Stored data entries
──────────────────────────────

==> ./design.v <==
module instruction_memory (
  input [7:0] PC,
  input rst,
  output [7:0] instr_code
);
reg [7:0] mem [7:0];  
always @(rst) begin 
  if(!rst) begin 
		mem[0] = 8'b00100011;  
		mem[1] = 8'b01100001;  
		mem[2] = 8'b00011010;  
		mem[3] = 8'b11000001;  
		mem[4] = 8'b01011011;  
		mem[5] = 8'b00111100;  
  end
end
assign instr_code = mem[PC];
endmodule
==> ./run.sh <==
#!/bin/bash
# OpenROAD 26Q1-2900-gdf79404cd8, Yosys 0.63+post, stock flow scripts
make -C /OpenROAD-flow-scripts/flow DESIGN_CONFIG=/design/flow/config.mk WORK_HOME=/design/flow/orfs finish
==> ./config.mk <==
export PLATFORM = sky130hd
export DESIGN_NAME = instruction_memory
export DESIGN_NICKNAME = instruction_memory
export VERILOG_FILES = /design/flow/design.v
export SDC_FILE = /design/flow/constraint.sdc
export NUM_CORES = 4
export LEC_CHECK = 1
export CORE_AREA = 10 10 70 70
export DIE_AREA = 0 0 80 80
==> ./constraint.sdc <==
current_design instruction_memory

set clk_period 1.6
set clk_io_pct 0.2

create_clock -name clk0 -period $clk_period

set non_clock_inputs [all_inputs -no_clocks]
set_input_delay [expr $clk_period * $clk_io_pct] -clock clk0 $non_clock_inputs
set_output_delay [expr $clk_period * $clk_io_pct] -clock clk0 [all_outputs]
==> summary.txt <==
run results: status finished clean, final setup vio count 0, distinct lib cells 10, Hold Path Depth 3, total track usage 0.970%, worst-path cell with the longest stage delay clkdlybuf4s50_1, Die Height 80 um, yosys cell count 12, met3 routed WL 92 um, Post-Syn Area 76.3 um^2, yosys stat area 76.3 um^2, RSZ-0062 raised after global routing no, CP peak stage delay 0.45 ns, syn avg cell area 6.36 um^2, GPL Wtd Cong 0.708, WL met2 122 um, Final Hold Viols 0, Cell Rows 21, first-pass GRT wire length 531 um, Worst Path Max Fanout 4, CP endpoint kind output pin, TritonRoute pass-1 iters 1, worst setup path class in -> out, vias in the first global route 114, CP cell instances buf_2, and3b_1, buf_4, clkdlybuf4s50_1, pwr/cell area 194 nW/um^2, via count 140, largest net degree at the start of global routing 6, ANT nets after route 0, chip area 6400 um^2, Post-synth seq share 0%, Initial DRC Count 0, via-per-instance ratio 1.92, fmax 645 MHz, Crit path arrival time 1.23 ns, Post-Place Cell Area 251 um^2, core area 3420 um^2, Hold Crit Class in -> out, Slew @ Worst Pin 0.105 ns, minimum clock period 1.55 ns, Flop Count 0, WHS Endpoint instr_code[6], Critical Path Source PC[1], leakage 0.128 nW, hold buffer count at cts 0, Max VDD drop 0.0146 mV, slew margin rel. 92.8%, # IOs 17, total wire length 375 um, # clk buffers 0, count of tool warnings 38, Init Core Util 2.23%, Flop area 0 um^2, setup slack after layout 0.0498 ns, Worst EP required 1.28 ns, Synth Instances 12, Avg WL per Cell 5.14 um, Warnings, synthesis 18, CP startpoint kind input port, port bufs 11, Post-Route Setup TNS 0 ns, ratio of cells with drive above 1 in the final layout 44.4%, design area 283 um^2, # DRC 0, worst slack, placed -0.458 ns, Slew Viols, Final 0, ANT cells 0, global route overflow 0, # fillers 405, reported max-cap violation count 0, Top Metal Used met3, cycle use final 96.9%, met1 WL 160 um, initial antenna violation count 0, min-delay src PC[2], P&R area growth vs syn 270%, Die Wd 80 um
**/design/flow/design.v**
```verilog
module reg_file (
	input clk,
	input rst,
	input RegWrite,
	input [2:0] read_reg_num_1,
	input [2:0] write_reg_num,
	input [7:0] write_data,
	output [7:0] read_data_1
);
reg [7:0] regfile [7:0];
assign read_data_1 = regfile[read_reg_num_1];
always @(*) begin 
	if(!rst) begin
		regfile[0] <= 0;
		regfile[1] <= 1;
		regfile[2] <= 2;
		regfile[3] <= 3;
		regfile[4] <= 4;
		regfile[5] <= 5;
		regfile[6] <= 6;
		regfile[7] <= 7;
	end
	else if (RegWrite) regfile[write_reg_num] = write_data;
end
endmodule
```
### ./run.sh
#!/bin/bash
# OpenROAD 26Q1-2900-gdf79404cd8, Yosys 0.63+post, stock flow scripts
make -C /OpenROAD-flow-scripts/flow DESIGN_CONFIG=/design/flow/config.mk WORK_HOME=/design/flow/orfs finish
### ./config.mk
export PLATFORM = sky130hd
export DESIGN_NAME = register_file
export DESIGN_NICKNAME = register_file
export VERILOG_FILES = /design/flow/design.v
export SDC_FILE = /design/flow/constraint.sdc
export NUM_CORES = 4
export LEC_CHECK = 1
export CORE_UTILIZATION = 50
### ./constraint.sdc
current_design register_file

set clk_period 8.5
set clk_io_pct 0.2

create_clock -name clk0 -period $clk_period [get_ports {clk}]

set non_clock_inputs [all_inputs -no_clocks]
set_input_delay [expr $clk_period * $clk_io_pct] -clock clk0 $non_clock_inputs
set_output_delay [expr $clk_period * $clk_io_pct] -clock clk0 [all_outputs]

──────────────────────────────

* WORK REQUEST *
Your answer must contain every line of the records, exactly.

* WRITTEN REPLY *
==> ./design.v <==
module instruction_memory (
  input [7:0] PC,
  input rst,
  output [7:0] instr_code
);
reg [7:0] mem [7:0];  
always @(rst) begin 
  if(!rst) begin 
		mem[0] = 8'b00100011;  
		mem[1] = 8'b01100001;  
		mem[2] = 8'b00011010;  
		mem[3] = 8'b11000001;  
		mem[4] = 8'b01011011;  
		mem[5] = 8'b00111100;  
  end
end
assign instr_code = mem[PC];
endmodule
==> ./run.sh <==
#!/bin/bash
# OpenROAD 26Q1-2900-gdf79404cd8, Yosys 0.63+post, stock flow scripts
make -C /OpenROAD-flow-scripts/flow DESIGN_CONFIG=/design/flow/config.mk WORK_HOME=/design/flow/orfs finish
==> ./config.mk <==
export PLATFORM = sky130hd
export DESIGN_NAME = instruction_memory
export DESIGN_NICKNAME = instruction_memory
export VERILOG_FILES = /design/flow/design.v
export SDC_FILE = /design/flow/constraint.sdc
export NUM_CORES = 4
export LEC_CHECK = 1
export CORE_AREA = 10 10 70 70
export DIE_AREA = 0 0 80 80
==> ./constraint.sdc <==
current_design instruction_memory

set clk_period 1.6
set clk_io_pct 0.2

create_clock -name clk0 -period $clk_period

set non_clock_inputs [all_inputs -no_clocks]
set_input_delay [expr $clk_period * $clk_io_pct] -clock clk0 $non_clock_inputs
set_output_delay [expr $clk_period * $clk_io_pct] -clock clk0 [all_outputs]
==> summary.txt <==
run results: status finished clean, final setup vio count 0, distinct lib cells 10, Hold Path Depth 3, total track usage 0.970%, worst-path cell with the longest stage delay clkdlybuf4s50_1, Die Height 80 um, yosys cell count 12, met3 routed WL 92 um, Post-Syn Area 76.3 um^2, yosys stat area 76.3 um^2, RSZ-0062 raised after global routing no, CP peak stage delay 0.45 ns, syn avg cell area 6.36 um^2, GPL Wtd Cong 0.708, WL met2 122 um, Final Hold Viols 0, Cell Rows 21, first-pass GRT wire length 531 um, Worst Path Max Fanout 4, CP endpoint kind output pin, TritonRoute pass-1 iters 1, worst setup path class in -> out, vias in the first global route 114, CP cell instances buf_2, and3b_1, buf_4, clkdlybuf4s50_1, pwr/cell area 194 nW/um^2, via count 140, largest net degree at the start of global routing 6, ANT nets after route 0, chip area 6400 um^2, Post-synth seq share 0%, Initial DRC Count 0, via-per-instance ratio 1.92, fmax 645 MHz, Crit path arrival time 1.23 ns, Post-Place Cell Area 251 um^2, core area 3420 um^2, Hold Crit Class in -> out, Slew @ Worst Pin 0.105 ns, minimum clock period 1.55 ns, Flop Count 0, WHS Endpoint instr_code[6], Critical Path Source PC[1], leakage 0.128 nW, hold buffer count at cts 0, Max VDD drop 0.0146 mV, slew margin rel. 92.8%, # IOs 17, total wire length 375 um, # clk buffers 0, count of tool warnings 38, Init Core Util 2.23%, Flop area 0 um^2, setup slack after layout 0.0498 ns, Worst EP required 1.28 ns, Synth Instances 12, Avg WL per Cell 5.14 um, Warnings, synthesis 18, CP startpoint kind input port, port bufs 11, Post-Route Setup TNS 0 ns, ratio of cells with drive above 1 in the final layout 44.4%, design area 283 um^2, # DRC 0, worst slack, placed -0.458 ns, Slew Viols, Final 0, ANT cells 0, global route overflow 0, # fillers 405, reported max-cap violation count 0, Top Metal Used met3, cycle use final 96.9%, met1 WL 160 um, initial antenna violation count 0, min-delay src PC[2], P&R area growth vs syn 270%, Die Wd 80 um
**/design/flow/design.v**
```verilog
module reg_file (
	input clk,
	input rst,
	input RegWrite,
	input [2:0] read_reg_num_1,
	input [2:0] write_reg_num,
	input [7:0] write_data,
	output [7:0] read_data_1
);
reg [7:0] regfile [7:0];
assign read_data_1 = regfile[read_reg_num_1];
always @(*) begin 
	if(!rst) begin
		regfile[0] <= 0;
		regfile[1] <= 1;
		regfile[2] <= 2;
		regfile[3] <= 3;
		regfile[4] <= 4;
		regfile[5] <= 5;
		regfile[6] <= 6;
		regfile[7] <= 7;
	end
	else if (RegWrite) regfile[write_reg_num] = write_data;
end
endmodule
```
### ./run.sh
#!/bin/bash
# OpenROAD 26Q1-2900-gdf79404cd8, Yosys 0.63+post, stock flow scripts
make -C /OpenROAD-flow-scripts/flow DESIGN_CONFIG=/design/flow/config.mk WORK_HOME=/design/flow/orfs finish
### ./config.mk
export PLATFORM = sky130hd
export DESIGN_NAME = register_file
export DESIGN_NICKNAME = register_file
export VERILOG_FILES = /design/flow/design.v
export SDC_FILE = /design/flow/constraint.sdc
export NUM_CORES = 4
export LEC_CHECK = 1
export CORE_UTILIZATION = 50
### ./constraint.sdc
current_design register_file

set clk_period 8.5
set clk_io_pct 0.2

create_clock -name clk0 -period $clk_period [get_ports {clk}]

set non_clock_inputs [all_inputs -no_clocks]
set_input_delay [expr $clk_period * $clk_io_pct] -clock clk0 $non_clock_inputs
set_output_delay [expr $clk_period * $clk_io_pct] -clock clk0 [all_outputs]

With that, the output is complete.